Why didn't ICLR accept Mamba's paper? The AI community has sparked a big discussion-AI-php.cn

In 2023, the status of Transformer, the dominant player in the field of AI large models, will begin to be challenged. A new architecture called "Mamba" has emerged. It is a selective state space model that is comparable to Transformer in terms of language modeling, and may even surpass it. At the same time, Mamba can achieve linear scaling as the context length increases, which enables it to handle million-word-length sequences and improve inference throughput by 5 times when processing real data. This breakthrough performance improvement is eye-catching and brings new possibilities to the development of the AI field.

In more than a month after its release, Mamba began to gradually show its influence and spawned many projects such as MoE-Mamba, Vision Mamba, VMamba, U-Mamba, MambaByte, etc. . Mamba has shown great potential in continuously overcoming the shortcomings of Transformer. These developments demonstrate Mamba’s continued development and advancement, bringing new possibilities to the field of artificial intelligence.

However, this rising "star" encountered a setback at the 2024 ICLR meeting. The latest public results show that Mamba’s paper is still pending. We can only see its name in the column of pending decision, and we cannot determine whether it was delayed or rejected.

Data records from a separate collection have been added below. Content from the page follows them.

Background: an optimization exercise with open tools, aiming at small area, a short achievable clock period and few clock cycles. Do not read the settings as production practice. Where RTL was checked, it was by simulation tests only, not by an equivalence proof against the original. No activity file was given, so power comes from the tool's default toggle rates.

==> flow/design.v (excerpt) <==
module keyword_source_lexer #(
   parameter int MAX_TEXT_LEN = 65536
) (
   input  wire logic         clock,
   input  wire logic         reset,
   input  wire logic         req_valid,
   output logic             req_stall,
   input  wire logic [8:0]   req_data,
   output logic             rsp_valid,
   input  wire logic         rsp_stall,
   output logic [45:0]      rsp_data,
   input  wire logic         csr_we,
   input  wire logic [16:0]  csr_wdata
);
==> flow/config.mk <==
export PLATFORM = sky130hd
export DESIGN_NAME = keyword_source_lexer
export DESIGN_NICKNAME = keyword_source_lexer
export VERILOG_FILES = /design/flow/design.v
export SDC_FILE = /design/flow/constraint.sdc
export NUM_CORES = 4
export LEC_CHECK = 0
export ABC_AREA = 1
export CAP_MARGIN = 20
export CORE_MARGIN = 2
export CORE_UTILIZATION = 40
export CTS_BUF_LIST = sky130_fd_sc_hd__clkbuf_8
export SETUP_SLACK_MARGIN = 5
export SLEW_MARGIN = 20
==> flow/constraint.sdc <==
create_clock -name core_clock -period 8.5 [get_ports {clock}]
set_input_delay 1.7000 -clock core_clock [delete_from_list [all_inputs] [get_ports {clock}]]
set_output_delay 1.7000 -clock core_clock [all_outputs]
set_load 0.01 [all_outputs]
standard.sh (not shown) runs the stock make flow with config.mk's settings and CLKGATE_MAP_FILE= SYNTH_SCRIPT=/design/flow/synth_recipe.tcl, a recipe that flattens the netlist after the stock synthesis.
==> flow/flow/run.sh <==
#!/bin/bash
# The standard layout, with the smallest buffer on each port instead of the
# default delay-cell buffer; repair still resizes port buffers where timing needs it
set -euo pipefail
export BUFFER_PORTS_ARGS="-buffer_cell sky130_fd_sc_hd__buf_1"
bash standard.sh finish > standard_finish.log 2>&1
Testbench counts at the start, summed over its fixed seeds: cycles 146,983.
Next try:
--- a/flow/design.v
+++ b/flow/design.v
@@ -636,21 +636,21 @@
                mode_in  = LM_PEND;
             end else if (cl[CL_OP]) begin
                emit    = 1'b1;
                w_kind  = c_kind;
                w_start = pos_ff[15:0];
                w_len   = 6'd1;
             end
          end
       end
       w_last = !split;
-      step   = in_v && (room || !emit);
+      step   = in_v && room;
       take   = step && !split;
       push   = in_v && emit && room;
    end
    assign push_w    = {w_kind, cnt, w_start, w_len, w_ovf, w_last};
    logic  tok_cont;
    assign tok_cont = ((mode_ff == LM_IDENT) && cl[CL_WORD]) || ((mode_ff == LM_NUMBER) && cl[CL_DIGIT]) ||
                      ((mode_ff == LM_STRING) && !cl[CL_QUOTE]);
    always_comb begin
       pend_in  = c_pend;
       star_in  = (mode_ff == LM_BLOCK) && cl[CL_STAR];
@@ -726,38 +726,36 @@
          ovf_in  = near_ff;
          near_in = far_ff;
          far_in  = zero_ff ? (cap4_ff == 16'hffff) : (last_index == cap4_ff);
       end else if (csr_we && !in_v && !b_v) begin
          ovf_in  = w_cap0;
          near_in = w_cap1;
          far_in  = w_cap2;
       end
    end
    always_ff @(posedge clock) begin
+      if (step || reset) begin
+         mode_ff <= mode_in & {3{!reset}};
+         pos_ff  <= pos_in & {17{!reset}};
+      end
       if (reset) begin
-         mode_ff <= LM_IDLE;
-         pos_ff  <= '0;
          zero_ff <= 1'b1;
          ovf_ff  <= 1'b0;
          near_ff <= 1'b0;
          far_ff  <= 1'b0;
          cap4_ff <= 16'd1019;
       end else begin
          if (csr_we) cap4_ff <= cap4_w;
          zero_ff <= zero_in;
          ovf_ff  <= ovf_in;
          near_ff <= near_in;
          far_ff  <= far_in;
-         if (step) begin
-            mode_ff <= mode_in;
-            pos_ff  <= pos_in;
-         end
       end
    end
    always_ff @(posedge clock) begin
       if (step) begin
          pend_ff  <= pend_in;
          star_ff  <= star_in;
          start_ff <= start_in;
          len_ff   <= len_in;
          kw_ff    <= kw_in;
          kwe_ff   <= kwe_in;
What happened:
- clock power climbs by about 3%
- routed wire length climbs by 0.77%
- fmax drops by 1.4%
- global-route usage hardly moves
- via count climbs by 1.3%
- hold slack gets better by 6.1 ps
- sequential share of layout area climbs by 1.6 points
- die area hardly moves
Only the layout flow was run in the second run of this note; the RTL was not checked for function there.


== main ==
keyword_source_lexer, a different RTL version from the one above (not shown whole).
For scale: about 1,700 cells after synthesis, ~150 flip-flops.
==> module ksl_tokq, before the edit <==
module ksl_tokq (
   input  wire logic          clock,
   input  wire logic          reset,
   input  wire logic          push,
   input  wire logic [45:0]   push_w,
   output logic              room,
   output logic              rsp_valid,
   input  wire logic          rsp_stall,
   output logic [45:0]       rsp_data
);
   logic         v_ff;
   logic [45:0]  w_ff;
   assign rsp_valid = v_ff;
   assign rsp_data  = w_ff;
   assign room      = !v_ff || !rsp_stall;
   always_ff @(posedge clock) begin
      if (reset) begin
         v_ff <= 1'b0;
      end else if (room) begin
         v_ff <= push;
      end
      if (push) begin
         w_ff <= push_w;
      end
   end
endmodule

Why didnt ICLR accept Mambas paper? The AI community has sparked a big discussion

Overall, Mamba received ratings from four reviewers, which were 8/8/6/3 respectively. Some people said it was really puzzling to still be rejected after receiving such a rating.

Why didnt ICLR accept Mambas paper? The AI community has sparked a big discussion

To understand the reason, we have to look at what the reviewers who gave low scores said.

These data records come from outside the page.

This design comes from an exercise in tuning for small area and a short achievable clock period on the open sky130 flow, not from production work. In this exercise RTL edits were held to simulation tests only and were not proved equivalent to the original. Power figures rest on the tool's default switching activity, not on a simulated workload.

## before
## ldpc_row_top
module ldpc_row_top (
    input  logic        clk,
    input  logic        rst_n,
    input  logic        req_valid,
    input  logic [1:0]  req_layer,
    input  logic [4:0]  req_addr,
    input  logic [47:0] llr_in,
    output logic        rsp_valid,
    output logic [1:0]  rsp_layer,
    output logic [4:0]  rsp_addr,
    output logic [47:0] llr_out
);
Size: ~3700 cells after synthesis, roughly 110 I/O pins.
==> module check_msg_recover, before the edit <==
module check_msg_recover (
    input  logic        written,    
    input  logic [4:0]  min1,
    input  logic [4:0]  min2,
    input  logic        hit,        
    input  logic        sg,         
    input  logic [5:0]  l,
    output logic [6:0]  t
);
    logic [4:0] m;
    logic       sw;
    logic [6:0] b;
    logic [7:0] s;
    assign m = ({5{written & hit}} & min2) | ({5{written & ~hit}} & min1);
    assign sw = sg & written;
    assign b  = sw ? {2'b00, m} : ~{2'b00, m};
    assign s  = {l[5], l, 1'b1} + {b, ~sw};
    assign t = s[7:1];
endmodule
export LEC_CHECK = 0
export CAP_MARGIN = 20
export CORE_MARGIN = 2
export CORE_UTILIZATION = 60
export CTS_CLUSTER_DIAMETER = 80
export CTS_CLUSTER_SIZE = 25
export PLACE_DENSITY = 0.7
export SETUP_SLACK_MARGIN = 3.6
export SLEW_MARGIN = 20
create_clock -name core_clock -period 6.0 [get_ports {clk}]
run.sh (not shown) runs the stock make flow with config.mk's settings and CLKGATE_MAP_FILE= SYNTH_SCRIPT=/design/flow/synth_recipe.tcl, a recipe that flattens the netlist after the stock synthesis.
#### Input delta (after over before)
--- a/flow/design.v
+++ b/flow/design.v
@@ -69,11 +69,9 @@
 );
     logic [4:0] m;
-    logic       sw;
     logic [6:0] b;
     logic [7:0] s;
     assign m = ({5{written & hit}} & min2) | ({5{written & ~hit}} & min1);
-    assign sw = sg & written;
-    assign b  = sw ? {2'b00, m} : ~{2'b00, m};
-    assign s  = {l[5], l, 1'b1} + {b, ~sw};
+    assign b = sg ? {2'b00, m} : ~{2'b00, m};
+    assign s = {l[5], l, 1'b1} + {b, ~sg};
     assign t = s[7:1];
 endmodule
## What came out
- Looking at after and before, the share of the yosys chip area belonging to registers is a wash.
- Looking at area growth from synthesis to final layout across after and before, the one that comes out lower is before.
- The power share of the combinational group number comes out higher for after vs before.
- On hold slack, after and before are neck and neck.
- Sum of routed wire segments on met1: after vs before down about 2.7%
- after reached the end of the flow, and the finished layout is clean on the timing, design-rule and antenna checks.
- Diff after and before: total of plain and repair buffers excluding clock buffers lower in before
- after vs. before: peak ir drop on the vdd network lost 0.026 mV, cell area after layout neither gained nor lost much, number of hold-repair buffers added at the cts stage neither gained nor lost much.

* * *

The RTL this note starts from:
==> flow/design.v <==
package llr_pkg;
    localparam int MSG_W    = 6;
    localparam int MAG_W    = MSG_W - 1;
    localparam int IDX_W    = 3;
    localparam int MAX_COLS = 8;
    localparam int REC_W    = 2 * MAG_W + IDX_W + MAX_COLS;
endpackage
package row_ctrl_pkg;
    localparam int LAYER_W = 2;
    localparam int ADDR_W  = 5;
endpackage
module check_msg_mem (
    input  logic        clk,
    input  logic        rst_n,
    input  logic [9:0]  rd_grp,     
    input  logic [3:0]  rd_sub,     
    output logic [4:0]  rd_min1,
    output logic [4:0]  rd_min2,
    output logic [7:0]  rd_hit,
    output logic [7:0]  rd_sgn,
    output logic        rd_written,
    input  logic [9:0]  wr_grp,     
    input  logic [3:0]  wr_sub,
    input  logic [20:0] wr_data
);
    logic [20:0] mem  [0:39];
    logic [39:0] wrt;
    logic [39:0] rsel;
    logic [39:0] wsel;
    logic [20:0] rd;
    logic        rd_wrt;
    for (genvar r = 0; r < 40; r++)
    begin : g_sel
        assign rsel[r] = rd_grp[r / 4] & rd_sub[r % 4];
        assign wsel[r] = wr_grp[r / 4] & wr_sub[r % 4];
    end
    always_ff @(posedge clk)
    begin
        for (int r = 0; r < 40; r++)
        begin
            mem[r] <= (mem[r] & {21{~wsel[r]}}) | (wr_data & {21{wsel[r]}});
            wrt[r] <= rst_n & (wrt[r] | wsel[r]);
        end
    end
    always_comb
    begin
        rd     = '0;
        rd_wrt = 1'b0;
        for (int r = 0; r < 40; r++)
        begin
            rd     = rd | (mem[r] & {21{rsel[r]}});
            rd_wrt = rd_wrt | (wrt[r] & rsel[r]);
        end
    end
    assign rd_min1    = rd[20:16];
    assign rd_min2    = rd[15:11];
    assign rd_sgn     = rd[7:0];
    assign rd_written = rd_wrt;
    for (genvar i = 0; i < 8; i++)
    begin : g_hit
        assign rd_hit[i] = (rd[10:8] == i);
    end
endmodule
module check_msg_recover (
    input  logic        written,    
    input  logic [4:0]  min1,
    input  logic [4:0]  min2,
    input  logic        hit,        
    input  logic        sg,         
    input  logic [5:0]  l,
    output logic [6:0]  t
);
    logic [4:0] m;
    logic [6:0] b;
    logic [7:0] s;
    assign m = ({5{written & hit}} & min2) | ({5{written & ~hit}} & min1);
    assign b = sg ? {2'b00, m} : ~{2'b00, m};
    assign s = {l[5], l, 1'b1} + {b, ~sg};
    assign t = s[7:1];
endmodule
module q_sign_mag (
    input  logic [6:0]  t,
    output logic        neg,
    output logic [4:0]  mag
);
    logic [5:0] tn;
    logic [5:0] a;
    assign neg = t[6];
    assign tn  = ~t[5:0] + 6'd1;
    assign a   = t[6] ? tn : t[5:0];
    assign mag = a[5] ? 5'd31 : a[4:0];
endmodule
module min_sum_merge #(
    parameter int IW = 1
) (
    input  logic [4:0]    a1,
    input  logic [4:0]    a2,
    input  logic [IW-1:0] ai,
    input  logic [4:0]    b1,
    input  logic [4:0]    b2,
    input  logic [IW-1:0] bi,
    output logic [4:0]    m1,
    output logic [4:0]    m2,
    output logic [IW:0]   mi
);
    logic c;
    assign c  = b1 < a1;
    assign m1 = c ? b1 : a1;
    assign mi = c ? {1'b1, bi} : {1'b0, ai};
    assign m2 = c ? ((a1 < b2) ? a1 : b2) : ((b1 < a2) ? b1 : a2);
endmodule
module min_sum_pairs (
    input  logic [39:0] mag,
    output logic [3:0]  lt
);
    for (genvar j = 0; j < 4; j++)
    begin : g_lt
        assign lt[j] = mag[5*(2*j+1) +: 5] < mag[5*(2*j) +: 5];
    end
endmodule
module min_sum_quads (
    input  logic [39:0] mag,
    input  logic [3:0]  lt,
    output logic [9:0]  h1,         
    output logic [9:0]  h2,
    output logic [3:0]  hi
);
    logic [4:0] p1 [0:3];
    logic [4:0] p2 [0:3];
    for (genvar j = 0; j < 4; j++)
    begin : g_pair
        assign p1[j] = lt[j] ? mag[5*(2*j+1) +: 5] : mag[5*(2*j) +: 5];
        assign p2[j] = lt[j] ? mag[5*(2*j) +: 5]   : mag[5*(2*j+1) +: 5];
    end
    for (genvar k = 0; k < 2; k++)
    begin : g_quad
        min_sum_merge #(.IW(1)) u_m (
            .a1 (p1[2*k]),   .a2 (p2[2*k]),   .ai (lt[2*k]),
            .b1 (p1[2*k+1]), .b2 (p2[2*k+1]), .bi (lt[2*k+1]),
            .m1 (h1[5*k +: 5]), .m2 (h2[5*k +: 5]), .mi (hi[2*k +: 2])
        );
    end
endmodule
module llr_update (
    input  logic [7:0]  neg,
    input  logic [39:0] mag,
    input  logic [4:0]  b,          
    input  logic [4:0]  min2,
    input  logic [2:0]  idx,
    input  logic        par,
    output logic [7:0]  s,
    output logic [39:0] a
);
    logic [6:0] xs;
    logic [4:0] x;
    assign xs = {1'b0, min2, 1'b1} + {1'b0, b, par};
    assign x  = (!par && xs[6]) ? 5'd31 : xs[5:1];
    for (genvar i = 0; i < 8; i++)
    begin : g_col
        logic [6:0] ys;
        logic [4:0] y;
        logic       hit;
        assign hit = (idx == i);
        assign ys  = {1'b0, mag[5*i +: 5], 1'b1} + {1'b0, b, par};
        assign y   = (!par && ys[6]) ? 5'd31 : ys[5:1];
        assign a[5*i +: 5] = hit ? x : y;
        assign s[i]        = neg[i] ^ (par & hit);
    end
endmodule
module llr_twos (
    input  logic        s,
    input  logic [4:0]  a,
    output logic [5:0]  o
);
    assign o = s ? -{1'b0, a} : {1'b0, a};
endmodule
module siso_row_unit (
    input  logic        clk,
    input  logic        rst_n,
    input  logic        req_valid,
    input  logic        req_layer,
    input  logic [4:0]  req_addr,
    input  logic [47:0] llr_in,
    output logic        rsp_valid,
    output logic        rsp_layer,
    output logic [4:0]  rsp_addr,
    output logic [47:0] llr_out
);
    logic        v    [1:8];
    logic        lay  [1:8];
    logic [4:0]  addr [1:8];
    logic [9:0]  rgrp1, wgrp6;
    logic [3:0]  rsub1, wsub6;
    logic [47:0] l1, l2;
    logic [4:0]  rm1, rm2, rm1_2, rm2_2;
    logic [7:0]  rhit, rsgn, rhit_2, rsgn_2;
    logic        rwrt, rwrt_2;
    logic [55:0] t, t3;
    logic [7:0]  neg, neg4, neg5, neg6;
    logic [39:0] mag, mag4, mag5, mag6;
    logic [3:0]  lt, lt4;
    logic [9:0]  h1, h2, h1_5, h2_5;
    logic [3:0]  hi, hi_5;
    logic [4:0]  min1, min2, b6, min2_6;
    logic [2:0]  idx, idx6;
    logic        par6;
    logic [7:0]  s, s7;
    logic [39:0] a, a7;
    logic [47:0] o;
    always_ff @(posedge clk)
    begin
        v[1]    <= rst_n & req_valid;
        lay[1]  <= req_layer;
        addr[1] <= req_addr;
        for (int k = 2; k <= 8; k++)
        begin
            v[k]    <= rst_n & v[k-1];
            lay[k]  <= lay[k-1];
            addr[k] <= addr[k-1];
        end
    end
    always_ff @(posedge clk)
    begin
        for (int g = 0; g < 10; g++)
        begin
            rgrp1[g] <= (req_layer == (g / 5)) && (req_addr[4:2] == (g % 5));
            wgrp6[g] <= rst_n && v[5] && (lay[5] == (g / 5)) && (addr[5][4:2] == (g % 5));
        end
        for (int b = 0; b < 4; b++)
        begin
            rsub1[b] <= (req_addr[1:0] == b);
            wsub6[b] <= (addr[5][1:0] == b);
        end
    end
    check_msg_mem u_mem (
        .clk      (clk),
        .rst_n    (rst_n),
        .rd_grp   (rgrp1),
        .rd_sub   (rsub1),
        .rd_min1  (rm1),
        .rd_min2  (rm2),
        .rd_hit   (rhit),
        .rd_sgn   (rsgn),
        .rd_written (rwrt),
        .wr_grp   (wgrp6),
        .wr_sub   (wsub6),
        .wr_data  ({b6 ^ {5{par6}}, min2_6, idx6, neg6 ^ {8{par6}}})
    );
    always_ff @(posedge clk)
    begin
        l1     <= llr_in;
        l2     <= l1;
        rm1_2  <= rm1;
        rm2_2  <= rm2;
        rhit_2 <= rhit;
        rsgn_2 <= rsgn;
        rwrt_2 <= rwrt;
    end
    for (genvar i = 0; i < 8; i++)
    begin : g_rec
        check_msg_recover u_rec (
            .written (rwrt_2),
            .min1 (rm1_2),
            .min2 (rm2_2),
            .hit  (rhit_2[i]),
            .sg   (rsgn_2[i]),
            .l    (l2[6*i +: 6]),
            .t    (t[7*i +: 7])
        );
    end
    always_ff @(posedge clk)
        t3 <= t;
    for (genvar i = 0; i < 8; i++)
    begin : g_q
        q_sign_mag u_q (
            .t   (t3[7*i +: 7]),
            .neg (neg[i]),
            .mag (mag[5*i +: 5])
        );
    end
    min_sum_pairs u_pairs (
        .mag (mag),
        .lt  (lt)
    );
    always_ff @(posedge clk)
    begin
        neg4 <= neg;
        mag4 <= mag;
        lt4  <= lt;
    end
    min_sum_quads u_quads (
        .mag (mag4),
        .lt  (lt4),
        .h1  (h1),
        .h2  (h2),
        .hi  (hi)
    );
    always_ff @(posedge clk)
    begin
        neg5 <= neg4;
        mag5 <= mag4;
        h1_5 <= h1;
        h2_5 <= h2;
        hi_5 <= hi;
    end
    min_sum_merge #(.IW(2)) u_row (
        .a1 (h1_5[4:0]), .a2 (h2_5[4:0]), .ai (hi_5[1:0]),
        .b1 (h1_5[9:5]), .b2 (h2_5[9:5]), .bi (hi_5[3:2]),
        .m1 (min1),    .m2 (min2),    .mi (idx)
    );
    always_ff @(posedge clk)
    begin
        neg6   <= neg5;
        mag6   <= mag5;
        b6     <= min1 ^ {5{^neg5}};
        min2_6 <= min2;
        idx6   <= idx;
        par6   <= ^neg5;
    end
    llr_update u_upd (
        .neg  (neg6),
        .mag  (mag6),
        .b    (b6),
        .min2 (min2_6),
        .idx  (idx6),
        .par  (par6),
        .s    (s),
        .a    (a)
    );
    always_ff @(posedge clk)
    begin
        s7 <= s;
        a7 <= a;
    end
    for (genvar i = 0; i < 8; i++)
    begin : g_out
        llr_twos u_twos (
            .s (s7[i]),
            .a (a7[5*i +: 5]),
            .o (o[6*i +: 6])
        );
    end
    always_ff @(posedge clk)
    begin
        if (rst_n && v[7])
            llr_out <= o;
        else
            llr_out <= '0;
    end
    assign rsp_valid = v[8];
    assign rsp_layer = lay[8];
    assign rsp_addr  = addr[8];
endmodule
module ldpc_row_top (
    input  logic        clk,
    input  logic        rst_n,
    input  logic        req_valid,
    input  logic [1:0]  req_layer,
    input  logic [4:0]  req_addr,
    input  logic [47:0] llr_in,
    output logic        rsp_valid,
    output logic [1:0]  rsp_layer,
    output logic [4:0]  rsp_addr,
    output logic [47:0] llr_out
);
    logic rsp_layer0;
    siso_row_unit u_row (
        .clk       (clk),
        .rst_n     (rst_n),
        .req_valid (req_valid),
        .req_layer (req_layer[0]),
        .req_addr  (req_addr),
        .llr_in    (llr_in),
        .rsp_valid (rsp_valid),
        .rsp_layer (rsp_layer0),
        .rsp_addr  (rsp_addr),
        .llr_out   (llr_out)
    );
    assign rsp_layer = {1'b0, rsp_layer0};
endmodule
==> flow/config.mk <==
export PLATFORM = sky130hd
export DESIGN_NAME = ldpc_row_top
export DESIGN_NICKNAME = ldpc_row_top
export VERILOG_FILES = /design/flow/design.v
export SDC_FILE = /design/flow/constraint.sdc
export NUM_CORES = 4
export LEC_CHECK = 0
export CAP_MARGIN = 20
export CORE_MARGIN = 2
export CORE_UTILIZATION = 40
export CTS_CLUSTER_DIAMETER = 80
export CTS_CLUSTER_SIZE = 25
export SETUP_SLACK_MARGIN = 3.6
export SLEW_MARGIN = 20
==> flow/constraint.sdc <==
create_clock -name core_clock -period 6.0 [get_ports {clk}]
set_input_delay 1.2000 -clock core_clock [delete_from_list [all_inputs] [get_ports {clk}]]
set_output_delay 1.2000 -clock core_clock [all_outputs]
set_load 0.01 [all_outputs]
Next try:
--- a/flow/design.v
+++ b/flow/design.v
@@ -17,9 +17,8 @@
     output logic [4:0]  rd_min1,
     output logic [4:0]  rd_min2,
     output logic [7:0]  rd_hit,
     output logic [7:0]  rd_sgn,
-    output logic        rd_written,
     input  logic [9:0]  wr_grp,     
     input  logic [3:0]  wr_sub,
     input  logic [20:0] wr_data
 );
@@ -51,19 +50,17 @@
             rd     = rd | (mem[r] & {21{rsel[r]}});
             rd_wrt = rd_wrt | (wrt[r] & rsel[r]);
         end
     end
-    assign rd_min1    = rd[20:16];
-    assign rd_min2    = rd[15:11];
-    assign rd_sgn     = rd[7:0];
-    assign rd_written = rd_wrt;
+    assign rd_min1 = rd[20:16] & {5{rd_wrt}};
+    assign rd_min2 = rd[15:11] & {5{rd_wrt}};
+    assign rd_sgn  = rd[7:0];
     for (genvar i = 0; i < 8; i++)
     begin : g_hit
         assign rd_hit[i] = (rd[10:8] == i);
     end
 endmodule
 module check_msg_recover (
-    input  logic        written,    
     input  logic [4:0]  min1,
     input  logic [4:0]  min2,
     input  logic        hit,        
     input  logic        sg,         
@@ -72,9 +69,9 @@
 );
     logic [4:0] m;
     logic [6:0] b;
     logic [7:0] s;
-    assign m = ({5{written & hit}} & min2) | ({5{written & ~hit}} & min1);
+    assign m = hit ? min2 : min1;
     assign b = sg ? {2'b00, m} : ~{2'b00, m};
     assign s = {l[5], l, 1'b1} + {b, ~sg};
     assign t = s[7:1];
 endmodule
@@ -143,17 +140,19 @@
 endmodule
 module llr_update (
     input  logic [7:0]  neg,
     input  logic [39:0] mag,
-    input  logic [4:0]  b,          
+    input  logic [4:0]  min1,
     input  logic [4:0]  min2,
     input  logic [2:0]  idx,
     input  logic        par,
     output logic [7:0]  s,
     output logic [39:0] a
 );
+    logic [4:0] b;
     logic [6:0] xs;
     logic [4:0] x;
+    assign b = par ? ~min1 : min1;
     assign xs = {1'b0, min2, 1'b1} + {1'b0, b, par};
     assign x  = (!par && xs[6]) ? 5'd31 : xs[5:1];
     for (genvar i = 0; i < 8; i++)
     begin : g_col
@@ -193,16 +192,15 @@
     logic [3:0]  rsub1, wsub6;
     logic [47:0] l1, l2;
     logic [4:0]  rm1, rm2, rm1_2, rm2_2;
     logic [7:0]  rhit, rsgn, rhit_2, rsgn_2;
-    logic        rwrt, rwrt_2;
     logic [55:0] t, t3;
     logic [7:0]  neg, neg4, neg5, neg6;
     logic [39:0] mag, mag4, mag5, mag6;
     logic [3:0]  lt, lt4;
     logic [9:0]  h1, h2, h1_5, h2_5;
     logic [3:0]  hi, hi_5;
-    logic [4:0]  min1, min2, b6, min2_6;
+    logic [4:0]  min1, min2, min1_6, min2_6;
     logic [2:0]  idx, idx6;
     logic        par6;
     logic [7:0]  s, s7;
     logic [39:0] a, a7;
@@ -240,12 +238,11 @@
         .rd_min1  (rm1),
         .rd_min2  (rm2),
         .rd_hit   (rhit),
         .rd_sgn   (rsgn),
-        .rd_written (rwrt),
         .wr_grp   (wgrp6),
         .wr_sub   (wsub6),
-        .wr_data  ({b6 ^ {5{par6}}, min2_6, idx6, neg6 ^ {8{par6}}})
+        .wr_data  ({min1_6, min2_6, idx6, neg6 ^ {8{par6}}})
     );
     always_ff @(posedge clk)
     begin
         l1     <= llr_in;
@@ -253,14 +250,12 @@
         rm1_2  <= rm1;
         rm2_2  <= rm2;
         rhit_2 <= rhit;
         rsgn_2 <= rsgn;
-        rwrt_2 <= rwrt;
     end
     for (genvar i = 0; i < 8; i++)
     begin : g_rec
         check_msg_recover u_rec (
-            .written (rwrt_2),
             .min1 (rm1_2),
             .min2 (rm2_2),
             .hit  (rhit_2[i]),
             .sg   (rsgn_2[i]),
@@ -311,17 +306,17 @@
     always_ff @(posedge clk)
     begin
         neg6   <= neg5;
         mag6   <= mag5;
-        b6     <= min1 ^ {5{^neg5}};
+        min1_6 <= min1;
         min2_6 <= min2;
         idx6   <= idx;
         par6   <= ^neg5;
     end
     llr_update u_upd (
         .neg  (neg6),
         .mag  (mag6),
-        .b    (b6),
+        .min1 (min1_6),
         .min2 (min2_6),
         .idx  (idx6),
         .par  (par6),
         .s    (s),
The new run completed without violations.
Sequential share of layout area decreases by 0.72 points.
Global-route usage grows by 0.23 points.
Register-to-register slack hardly moves.
Power is higher by a few percent.
Clock-buffer cell count grows by 15.
Clock skew is higher by 14 ps.
First-iteration DRC count hardly moves.
Sequential power decreases by a few percent.
Die area hardly moves.

-- static timing again, ports no longer ideal --
Ports are ideal in the flow. The routed layouts listed here were re-timed in OpenROAD.
Step 1 (the two cells are an assumption about what drives the block):
set clk [get_ports {clk}]
set_driving_cell -lib_cell sky130_fd_sc_hd__clkbuf_16 $clk
set_driving_cell -lib_cell sky130_fd_sc_hd__buf_2 [delete_from_list [all_inputs] $clk]
Step 2 times the ports against the registers' clock, not the clock port: input delays grow and output delays shrink by t, the midpoint of the rising clock arrivals with the driver on.
Three values: ideal ports, drivers, drivers and shift; two values: the first two.
run	t, ns	setup slack, ns	hold slack, ns
before	0.710	3.576 / 3.549 / 3.127	0.328 / 0.328 / 0.328
after	0.736	3.593 / 3.593 / 3.094	0.328 / 0.328 / 0.328
the first run of note 2	0.760	3.585 / 3.545 / 3.099	0.323 / 0.323 / 0.323
the second run of note 2	0.767	3.573 / 3.573 / 3.088	0.309 / 0.309 / 0.309
After both steps every run listed still meets setup and hold. For after, which loses most, drivers alone change the setup slack by 0.000 ns; drivers and shift together by -0.499 ns.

Paper review page: https://openreview.net/forum?id=AL1fq05o7H

Why is it “not good enough”?

In the review feedback, the reviewer who gave a score of "3: reject, not good enough" explained several opinions about Mamba:

Thoughts on model design:

Mamba’s motivation is to address the shortcomings of recursive models while improving the efficiency of attention-based models. There are many studies along this direction: S4-diagonal [1], SGConv [2], MEGA [3], SPADE [4], and many efficient Transformer models (e.g. [5]). All these models achieve near linear complexity and the authors need to compare Mamba with these works in terms of model performance and efficiency. Regarding model performance, some simple experiments (such as language modeling of Wikitext-103) are enough.
Many attention-based Transformer models show length generalization ability, that is, the model can be trained on shorter sequence lengths and tested on longer sequence lengths. Examples include relative position encoding (T5) and Alibi [6]. Since SSM is generally continuous, does Mamba have this length generalization ability?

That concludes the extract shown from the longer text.